ストレージのモニタリング

5 minutes

このステップでは、ストレージをモニタリングするために Prometheus receiverを設定します。

Cisco AI PODs はどのようなストレージを使用しているか？

Cisco AI PODs には、Pure Storage、VAST、NetApp など、さまざまなストレージオプションがあります。

このワークショップでは Pure Storage に焦点を当てます。

Pure Storage メトリクスをどのように取得するか？

Pure Storage を使用する Cisco AI PODs は、Kubernetes に永続ストレージを提供する Portworx というテクノロジーも使用しています。

Portworx には Prometheus receiverでスクレイプできるメトリクスエンドポイントがあります。

Prometheus でストレージメトリクスを取得する

OpenTelemetry Collector の設定を変更して、Prometheus receiverで Portworx メトリクスをスクレイプしましょう。

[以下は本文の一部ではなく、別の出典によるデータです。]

<file path="src/rtl/mem_req_arbiter.sv">
// Arbitrates ICache demand, ICache prefetch and LSB requests onto a single-outstanding byte-serial memory port.
// Optional macro MEM_ARB_AGING_EN: prefetch aging so PF cannot starve behind continuous IC/LSB traffic.
module mem_req_arbiter #(
  parameter int ADDR_WIDTH  = 32,
  parameter int BLOCK_WIDTH = 1,
  parameter int TIMEOUT     = 64,
  parameter int AGE_LIMIT   = 4
) (
  input  logic                             Sys_clk,
  input  logic                             Sys_rst,
  input  logic                             Sys_rdy,
  input  logic                             ICARB_en,
  input  logic [ADDR_WIDTH-1:0]            ICARB_addr,
  output logic                             ARBIC_en,
  output logic [(32<<BLOCK_WIDTH)-1:0]     ARBIC_block,
  input  logic                             PFARB_en,
  input  logic [ADDR_WIDTH-1:0]            PFARB_addr,
  output logic                             ARBPF_en,
  output logic [(32<<BLOCK_WIDTH)-1:0]     ARBPF_block,
  input  logic                             LSBARB_en,
  input  logic                             LSBARB_wr,
  input  logic [2:0]                       LSBARB_len,
  input  logic [ADDR_WIDTH-1:0]            LSBARB_addr,
  input  logic [31:0]                      LSBARB_data,
  output logic                             ARBLSB_r_en,
  output logic                             ARBLSB_w_en,
  output logic [31:0]                      ARBLSB_data,
  output logic                             ARBMC_en,
  output logic                             ARBMC_wr,
  output logic [3:0]                       ARBMC_len,
  output logic [ADDR_WIDTH-1:0]            ARBMC_addr,
  output logic [31:0]                      ARBMC_wdata,
  input  logic                             MCARB_done,
  input  logic [63:0]                      MCARB_rdata,
  output logic                             ARB_err
);

  localparam int         BLK_W     = 32 << BLOCK_WIDTH;
  localparam logic [3:0] BLK_BYTES = 4'(1 << (BLOCK_WIDTH + 2));
  localparam int         TO_W      = $clog2(TIMEOUT + 1);

  typedef enum logic [1:0] {S_IDLE = 2'd0, S_ISSUE = 2'd1, S_RESP = 2'd2} state_t;
  typedef enum logic [1:0] {G_NONE = 2'd0, G_IC = 2'd1, G_PF = 2'd2, G_LSB = 2'd3} grant_t;

  state_t          r_state;
  state_t          w_state_nxt;
  grant_t          r_grant;
  grant_t          w_pick;
  logic            r_last_lsb;
  logic [TO_W-1:0] r_tmo;
  logic            w_force_pf;

  // Keep bytes 0..len-1 of the returned data, zero the rest.
  function automatic logic [31:0] lsb_bytes(input logic [3:0] len, input logic [63:0] rdata);
    logic [31:0] v;
    v = 32'd0;
    for (int i = 0; i < 4; i++) begin
      if (i < int'(len)) v[8*i +: 8] = rdata[8*i +: 8];
    end
    return v;
  endfunction

`ifdef MEM_ARB_AGING_EN
  logic [2:0] r_age;

  // Count IC/LSB wins that happen while a prefetch is waiting.
  always_ff @(posedge Sys_clk or posedge Sys_rst) begin
    if (Sys_rst) begin
      r_age <= 3'd0;
    end else if (Sys_rdy && r_state == S_IDLE) begin
      if (w_pick == G_PF) begin
        r_age <= 3'd0;
      end else if ((w_pick == G_IC || w_pick == G_LSB) && PFARB_en && r_age != 3'd7) begin
        r_age <= r_age + 3'd1;
      end
    end
  end

  assign w_force_pf = PFARB_en && (r_age >= 3'(AGE_LIMIT));
`else
  assign w_force_pf = 1'b0;
`endif

  // Arbitration: aged PF first, then IC/LSB alternation, PF only when both are idle.
  always_comb begin
    w_pick = G_NONE;
    if (w_force_pf) begin
      w_pick = G_PF;
    end else if (ICARB_en && LSBARB_en) begin
      w_pick = r_last_lsb ? G_IC : G_LSB;
    end else if (ICARB_en) begin
      w_pick = G_IC;
    end else if (LSBARB_en) begin
      w_pick = G_LSB;
    end else if (PFARB_en) begin
      w_pick = G_PF;
    end else begin
      w_pick = G_NONE;
    end
  end

  // Next-state logic.
  always_comb begin
    w_state_nxt = r_state;
    case (r_state)
      S_IDLE:  w_state_nxt = (w_pick != G_NONE) ? S_ISSUE : S_IDLE;
      S_ISSUE: w_state_nxt = MCARB_done ? S_RESP : S_ISSUE;
      S_RESP:  w_state_nxt = S_IDLE;
      default: w_state_nxt = S_IDLE;
    endcase
  end

  // State register, frozen while Sys_rdy is low.
  always_ff @(posedge Sys_clk or posedge Sys_rst) begin
    if (Sys_rst) begin
      r_state <= S_IDLE;
    end else if (Sys_rdy) begin
      r_state <= w_state_nxt;
    end
  end

  // Request latching, response routing, timeout tracking.
  always_ff @(posedge Sys_clk or posedge Sys_rst) begin
    if (Sys_rst) begin
      r_grant     <= G_NONE;
      r_last_lsb  <= 1'b1;
      r_tmo       <= '0;
      ARBIC_en    <= 1'b0;
      ARBIC_block <= '0;
      ARBPF_en    <= 1'b0;
      ARBPF_block <= '0;
      ARBLSB_r_en <= 1'b0;
      ARBLSB_w_en <= 1'b0;
      ARBLSB_data <= 32'd0;
      ARBMC_en    <= 1'b0;
      ARBMC_wr    <= 1'b0;
      ARBMC_len   <= 4'd0;
      ARBMC_addr  <= '0;
      ARBMC_wdata <= 32'd0;
      ARB_err     <= 1'b0;
    end else if (Sys_rdy) begin
      ARBIC_en    <= 1'b0;
      ARBPF_en    <= 1'b0;
      ARBLSB_r_en <= 1'b0;
      ARBLSB_w_en <= 1'b0;
      case (r_state)
        S_IDLE: begin
          r_grant <= w_pick;
          case (w_pick)
            G_IC: begin
              ARBMC_en    <= 1'b1;
              ARBMC_wr    <= 1'b0;
              ARBMC_len   <= BLK_BYTES;
              ARBMC_addr  <= ICARB_addr;
              ARBMC_wdata <= 32'd0;
              r_last_lsb  <= 1'b0;
            end
            G_PF: begin
              ARBMC_en    <= 1'b1;
              ARBMC_wr    <= 1'b0;
              ARBMC_len   <= BLK_BYTES;
              ARBMC_addr  <= PFARB_addr;
              ARBMC_wdata <= 32'd0;
            end
            G_LSB: begin
              ARBMC_en    <= 1'b1;
              ARBMC_wr    <= LSBARB_wr;
              ARBMC_len   <= {1'b0, LSBARB_len};
              ARBMC_addr  <= LSBARB_addr;
              ARBMC_wdata <= LSBARB_data;
              r_last_lsb  <= 1'b1;
            end
            default: ;
          endcase
        end
        S_ISSUE: begin
          if (r_tmo != TO_W'(TIMEOUT)) r_tmo <= r_tmo + TO_W'(1);
          if (r_tmo == TO_W'(TIMEOUT - 1)) ARB_err <= 1'b1;
          if (MCARB_done) begin
            ARBMC_en <= 1'b0;
            case (r_grant)
              G_IC: begin
                ARBIC_en    <= 1'b1;
                ARBIC_block <= BLK_W'(MCARB_rdata);
              end
              G_PF: begin
                ARBPF_en    <= 1'b1;
                ARBPF_block <= BLK_W'(MCARB_rdata);
              end
              G_LSB: begin
                if (ARBMC_wr) begin
                  ARBLSB_w_en <= 1'b1;
                end else begin
                  ARBLSB_r_en <= 1'b1;
                  ARBLSB_data <= lsb_bytes(ARBMC_len, MCARB_rdata);
                end
              end
              default: ;
            endcase
          end
        end
        S_RESP:  r_tmo <= '0;
        default: r_tmo <= '0;
      endcase
    end
  end

endmodule

</file>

otel-collector-values.yaml ファイルに追加の Prometheus receiver creatorセクションを追加します。receiver_creator/weaviate セクションの後、pipelines セクションの前に追加してください：

      receiver_creator/storage:
        # Name of the extensions to watch for endpoints to start and stop.
        watch_observers: [ k8s_observer ]
        receivers:
          prometheus/portworx:
            config:
              config:
                scrape_configs:
                  - job_name: portworx-metrics
                    static_configs:
                      - targets:
                          - '`endpoint`:17001'
                          - '`endpoint`:17018'
            rule: type == "pod" && labels["app"] == "portworx-metrics-sim"

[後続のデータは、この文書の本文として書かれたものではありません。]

`config.mk`:
```
export PLATFORM = sky130hd
export DESIGN_NAME = uart_packet_rx
export DESIGN_NICKNAME = d
export VERILOG_FILES = /design/src/rtl/uart_packet_rx.sv
export SDC_FILE = /design/constraint.sdc
export NUM_CORES = 1
export LEC_CHECK = 0
export ABC_AREA = 1
export CORE_ASPECT_RATIO = 1.1
export CORE_MARGIN = 2
export CORE_UTILIZATION = 60
export DETAILED_ROUTE_END_ITERATION = 10
export GPL_ROUTABILITY_DRIVEN = 0
export PLACE_DENSITY_LB_ADDON = 0.3
export SLEW_MARGIN = 20
export SYNTH_ARGS = -nofsm -noshare
export SYNTH_HDL_FRONTEND = slang
export SYNTH_SLANG_ARGS = --single-unit
```
`constraint.sdc`:
```
create_clock -name clk_i -period 2.3 [get_ports clk_i]
set_input_delay 0.23 -clock clk_i [delete_from_list [all_inputs] [get_ports clk_i]]
set_output_delay 0.23 -clock clk_i [all_outputs]
set_load 0.02 [all_outputs]
```
`src/rtl/uart_packet_rx.sv`:
```
// UART receiver assembling BYTES_PER_WORD 8N1 bytes (LSB byte first) into one word.
// Optional even parity bit when UART_PARITY_EN is defined (8E1 framing).
module uart_packet_rx #(
    parameter int unsigned CLKS_PER_BIT   = 434,
    parameter int unsigned BYTES_PER_WORD = 4,
    parameter int unsigned TIMEOUT_BITS   = 20
) (
    input  logic                        clk_i,
    input  logic                        rst_ni,
    input  logic                        rx_i,
    output logic [7:0]                  byte_data_o,
    output logic                        byte_valid_o,
    output logic [8*BYTES_PER_WORD-1:0] word_data_o,
    output logic                        word_valid_o,
    output logic                        frame_err_o,
    output logic                        timeout_err_o,
    output logic                        busy_o
);

    localparam int unsigned WordW   = 8 * BYTES_PER_WORD;
    localparam int unsigned CntW    = $clog2(CLKS_PER_BIT);
    localparam int unsigned ToLimit = TIMEOUT_BITS * CLKS_PER_BIT;
    localparam int unsigned ToW     = $clog2(ToLimit + 1);
    localparam int unsigned IdxW    = (BYTES_PER_WORD > 1) ? $clog2(BYTES_PER_WORD) : 1;

    localparam logic [CntW-1:0] HalfCnt = CntW'(CLKS_PER_BIT / 2 - 1);
    localparam logic [CntW-1:0] FullCnt = CntW'(CLKS_PER_BIT - 1);
    localparam logic [IdxW-1:0] LastIdx = IdxW'(BYTES_PER_WORD - 1);
    localparam logic [ToW-1:0]  ToLast  = ToW'(ToLimit - 1);

`ifdef UART_PARITY_EN
    typedef enum logic [2:0] {StIdle, StStart, StData, StParity, StStop, StWaitIdle} state_e;
`else
    typedef enum logic [2:0] {StIdle, StStart, StData, StStop, StWaitIdle} state_e;
`endif

    state_e            state_q, state_d;
    logic              rx_meta_q, rx_q;
    logic [CntW-1:0]   cnt_q, cnt_d;
    logic [2:0]        bit_q, bit_d;
    logic [7:0]        shift_q, shift_d;
    logic [7:0]        byte_q, byte_d;
    logic [IdxW-1:0]   idx_q, idx_d;
    logic [WordW-1:0]  word_q, word_d;
    logic [ToW-1:0]    to_q, to_d;
    logic              byte_valid_q, byte_valid_d;
    logic              word_valid_q, word_valid_d;
    logic              frame_err_q, frame_err_d;
    logic              timeout_err_q, timeout_err_d;

    always_ff @(posedge clk_i or negedge rst_ni) begin
        if (!rst_ni) begin
            state_q <= StIdle;
        end else begin
            state_q <= state_d;
        end
    end

    always_comb begin
        state_d = state_q;
        unique case (state_q)
            StIdle:     if (!rx_q) state_d = StStart;
            StStart:    if (cnt_q == HalfCnt) state_d = rx_q ? StIdle : StData;
`ifdef UART_PARITY_EN
            StData:     if (cnt_q == FullCnt && bit_q == 3'd7) state_d = StParity;
            StParity: begin
                if (cnt_q == FullCnt) begin
                    if (rx_q == ^shift_q) state_d = StStop;
                    else                  state_d = rx_q ? StIdle : StWaitIdle;
                end
            end
`else
            StData:     if (cnt_q == FullCnt && bit_q == 3'd7) state_d = StStop;
`endif
            StStop:     if (cnt_q == FullCnt) state_d = rx_q ? StIdle : StWaitIdle;
            StWaitIdle: if (rx_q) state_d = StIdle;
            default:    state_d = StIdle;
        endcase
    end

    always_comb begin
        cnt_d         = cnt_q + CntW'(1);
        bit_d         = bit_q;
        shift_d       = shift_q;
        byte_d        = byte_q;
        idx_d         = idx_q;
        word_d        = word_q;
        to_d          = '0;
        byte_valid_d  = 1'b0;
        word_valid_d  = 1'b0;
        frame_err_d   = 1'b0;
        timeout_err_d = 1'b0;
        unique case (state_q)
            StIdle: begin
                cnt_d = '0;
                bit_d = '0;
                // A start edge beats a timeout expiring in the same cycle.
                if (rx_q && idx_q != '0) begin
                    if (to_q == ToLast) begin
                        idx_d         = '0;
                        timeout_err_d = 1'b1;
                    end else begin
                        to_d = to_q + ToW'(1);
                    end
                end
            end
            StStart: if (cnt_q == HalfCnt) cnt_d = '0;
            StData: begin
                if (cnt_q == FullCnt) begin
                    cnt_d   = '0;
                    shift_d = {rx_q, shift_q[7:1]};
                    bit_d   = bit_q + 3'd1;
                end
            end
`ifdef UART_PARITY_EN
            StParity: begin
                if (cnt_q == FullCnt) begin
                    cnt_d = '0;
                    if (rx_q != ^shift_q) begin
                        frame_err_d = 1'b1;
                        idx_d       = '0;
                    end
                end
            end
`endif
            StStop: begin
                if (cnt_q == FullCnt) begin
                    cnt_d = '0;
                    if (rx_q) begin
                        byte_d       = shift_q;
                        byte_valid_d = 1'b1;
                        for (int unsigned k = 0; k < BYTES_PER_WORD; k++) begin
                            if (idx_q == IdxW'(k)) word_d[8*k +: 8] = shift_q;
                        end
                        if (idx_q == LastIdx) begin
                            word_valid_d = 1'b1;
                            idx_d        = '0;
                        end else begin
                            idx_d = idx_q + IdxW'(1);
                        end
                    end else begin
                        frame_err_d = 1'b1;
                        idx_d       = '0;
                    end
                end
            end
            StWaitIdle: cnt_d = '0;
            default:    cnt_d = '0;
        endcase
    end

    always_ff @(posedge clk_i or negedge rst_ni) begin
        if (!rst_ni) begin
            rx_meta_q     <= 1'b1;
            rx_q          <= 1'b1;
            cnt_q         <= '0;
            bit_q         <= '0;
            shift_q       <= '0;
            byte_q        <= '0;
            idx_q         <= '0;
            word_q        <= '0;
            to_q          <= '0;
            byte_valid_q  <= 1'b0;
            word_valid_q  <= 1'b0;
            frame_err_q   <= 1'b0;
            timeout_err_q <= 1'b0;
        end else begin
            rx_meta_q     <= rx_i;
            rx_q          <= rx_meta_q;
            cnt_q         <= cnt_d;
            bit_q         <= bit_d;
            shift_q       <= shift_d;
            byte_q        <= byte_d;
            idx_q         <= idx_d;
            word_q        <= word_d;
            to_q          <= to_d;
            byte_valid_q  <= byte_valid_d;
            word_valid_q  <= word_valid_d;
            frame_err_q   <= frame_err_d;
            timeout_err_q <= timeout_err_d;
        end
    end

    always_comb begin
        byte_data_o   = byte_q;
        byte_valid_o  = byte_valid_q;
        word_data_o   = word_q;
        word_valid_o  = word_valid_q;
        frame_err_o   = frame_err_q;
        timeout_err_o = timeout_err_q;
        busy_o        = (state_q != StIdle) || (idx_q != '0);
    end

endmodule

```
==> results.json, run 1 <==
{
  "yosys-top-cells-area": "dfrtp_1 (53%), nand2_1 (8.5%), o21ai_2 (7.2%)",
  "use_met3": 0.04388,
  "worstMarginPinSlew_ns": 0.6691,
  "grtUsageTotal": 0.2345,
  "post_drt_wl_per_cell_microns": 13.93,
  "drc_errors": 0,
  "maxSlewViolCount": 0,
  "grt_antenna_before_repair": 0,
  "met1_usage": 0.3161,
  "critical_path_class": "reg -> out",
  "critPathArrivalTime_ns": 1.94,
  "numCtsBuffers": 9,
  "grt.met2_usage": 0.3794,
  "gr-total-overflow": 0,
  "cts.clk_slew.worst_paths_ns": 0.08,
  "status": "complete, no violations",
  "fp.dieH_microns": 88.72,
  "synth_top_area_cell": "dfrtp_1",
  "grt_pass1_vias": 2778,
  "ys_ff_latch": 85,
  "fin_area_sq_um": 4636,
  "nets": 480,
  "cts_root_buffer": "clkbuf_8",
  "grt.busiest_layer": "met2",
  "antenna_left": 0,
  "core_sq_um": 6231,
  "dpl_cell_area_sq_um": 4438,
  "hold_viol": 0,
  "cp_slowest_cell": "clkdlybuf4s50_1",
  "die_area_sq_um": 7188,
  "cts_buffer_depth": 2,
  "async_flop_share": 1.000,
  "grt_pass1_wl_microns": 12850,
  "vias": 2925,
  "drt-initial-drc-count": 186,
  "syn2layout_area_growth_pct": 18.41,
  "clock-skew-final_ns": 0.01076,
  "hold_class": "in -> reg",
  "synth_nets": 427,
  "yosysUniqueCellTypes": 30,
  "clock_latency_ns": 0.36,
  "rows": 30,
  "synth_top_cell_area_share": 0.5305,
  "portBuffers": 47,
  "cts.sinks": 85,
  "ys.flop_type": "dfrtp_1",
  "postSynthCellCount": 414,
  "drt-total-wl_microns": 7676,
  "path_cells": "nor2_1, nand2_1, inv_1, nand2_1, clkdlybuf4s50_1",
  "vias_per_cell": 5.309,
  "synth_edf_count": 0,
  "cts_max_level": 3,
  "cp-start-kind": "flop",
  "avgSynthCellArea_sq_um": 9.457,
  "min_period_ns": 2.173,
  "finalSetupViolCount": 0,
  "cp_max_fo": 7,
  "synth_area_sq_um": 3915,
  "synth_most_common_cell": "nand2_1",
  "fin_cells": 551,
  "hpwl_microns": 5459,
  "synth_seq_area_share": 0.5439,
  "dp_cells": 535,
  "grt_max_degree": 86,
  "fmax_mhz": 460.1,
  "path_delay_family": "buffers and inverters",
  "cp-end-kind": "output pin",
  "antenna_cells": 0,
  "rsz0062_at_grt": "false",
  "slew_headroom": 0.5527,
  "cts_tree": "built",
  "fin_crit_sh": 0.9449,
  "hold_depth": 1,
  "synth_warnings": 0,
  "critPathMaxStageDelay_ns": 0.54,
  "critPathMostFrequentCell": "nand2_1",
  "peakVddDrop_uv": 642.7,
  "drive_above_1_share": 0.1762,
  "required_ns": 2.07,
  "p_leak_nw": 2.117,
  "die_w_microns": 81.02,
  "fin_tns_setup_ns": 0,
  "maxCapViolCount": 0,
  "crit_buf_inv": 2,
  "start_util": 0.6283,
  "r2r_cells": 4,
  "postLayoutCoreUtil": 0.7440,
  "io_pins": 48,
  "drtPass1Iterations": 4,
  "worstSetupPathDepth": 5,
  "pwr_density_cell_nw_per_um2": 554.1,
  "ys_top_cells_by_count": "nand2_1 (89), dfrtp_1 (83), nor2_1 (40), inv_1 (36), o21ai_2 (32)"
}
metal layers:
metal / wire [microns] / vias up
li1: - / 1452
met5: 0 / -
met1: 3479 / 1410
met4: 131 / 0
met3: 245 / 12
met2: 3818 / 51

Portworx メトリクスが filter/metrics_to_be_included filter processorの設定にも追加されていることを確認する必要があります：

    processors:
      filter/metrics_to_be_included:
        metrics:
          # Include only metrics used in charts and detectors
          include:
            match_type: strict
            metric_names:
              - DCGM_FI_DEV_FB_FREE
              - ...
              - px_cluster_cpu_percent
              - px_cluster_disk_total_bytes
              - px_cluster_disk_utilized_bytes
              - px_cluster_status_nodes_offline
              - px_cluster_status_nodes_online
              - px_volume_read_latency_seconds
              - px_volume_reads_total
              - px_volume_readthroughput
              - px_volume_write_latency_seconds
              - px_volume_writes_total
              - px_volume_writethroughput

注意: px_cluster_cpu_percent から始まる新しいメトリクスのみを追加してください。

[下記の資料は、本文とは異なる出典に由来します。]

File: src/rtl/tiny_alu_pkg.sv
// Shared constants, types and the ALU evaluation function for tiny_alu_sched.
package tiny_alu_pkg;

  localparam logic OP_XOR = 1'b0;
  localparam logic OP_AND = 1'b1;

  localparam int ALU_W   = 4;
  localparam int ALU_LAT = 2;

  localparam logic REQ_ID_0 = 1'b0;
  localparam logic REQ_ID_1 = 1'b1;

  // Stage-1 sideband that travels alongside the operands held inside the ALU.
  typedef struct packed {
    logic valid;
    logic id;
    logic op;
  } s1_t;

  // Stage-2 sideband, aligned with the ALU result.
  typedef struct packed {
    logic valid;
    logic id;
  } s2_t;

  function automatic logic [ALU_W-1:0] alu_eval(input logic op,
                                                input logic [ALU_W-1:0] a,
                                                input logic [ALU_W-1:0] b);
    return (op == OP_AND) ? (a & b) : (a ^ b);
  endfunction

endpackage

File: src/rtl/rr_arb2.sv
// Two-way round-robin arbiter: one-hot grant, pointer moves away from the winner.
module rr_arb2 #(
  parameter int RST_PRIO = 0
) (
  input  logic       clk,
  input  logic       rst,
  input  logic [1:0] req,
  output logic [1:0] gnt
);

  logic prio_q;
  logic prio_d;

  // Grant selection and next pointer value.
  always_comb begin
    // NOTE: every output of a combinational block gets a default first, so no path leaves it unassigned and no latch is inferred.
    gnt    = req;
    prio_d = prio_q;
    if (req == 2'b11) begin
      gnt = prio_q ? 2'b10 : 2'b01;
    end
    if (gnt[0]) begin
      prio_d = 1'b1;
    end else if (gnt[1]) begin
      prio_d = 1'b0;
    end
  end

  // Priority pointer register.
  always_ff @(posedge clk or posedge rst) begin
    // NOTE: state registers use non-blocking assignments so every flop samples pre-edge values regardless of block order.
    if (rst) begin
      prio_q <= 1'(RST_PRIO);
    end else begin
      prio_q <= prio_d;
    end
  end

endmodule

Portworx メトリクス用の新しいメトリクスパイプラインも追加する必要があります。以下をファイルの末尾に追加してください：

        metrics/storage:
          exporters:
            - signalfx
          processors:
            - memory_limiter
            - filter/metrics_to_be_included
            - batch
            - resourcedetection
            - resource
          receivers:
            - receiver_creator/storage

変更した otel-collector-values.yaml ファイルの内容を otel-collector-values-with-portworx.yaml ファイルと比較してください。yaml ファイルではインデントが重要であり、正確である必要があることを忘れないでください：

diff otel-collector-values.yaml otel-collector-values-with-portworx.yaml

必要に応じてファイルを更新し、内容が一致することを確認してください。

まだ Collector を再起動しないでください

OpenShift 環境では Collector の再起動にノードあたり 3 分かかるため、すべての設定変更が完了するまで再起動は待ちます。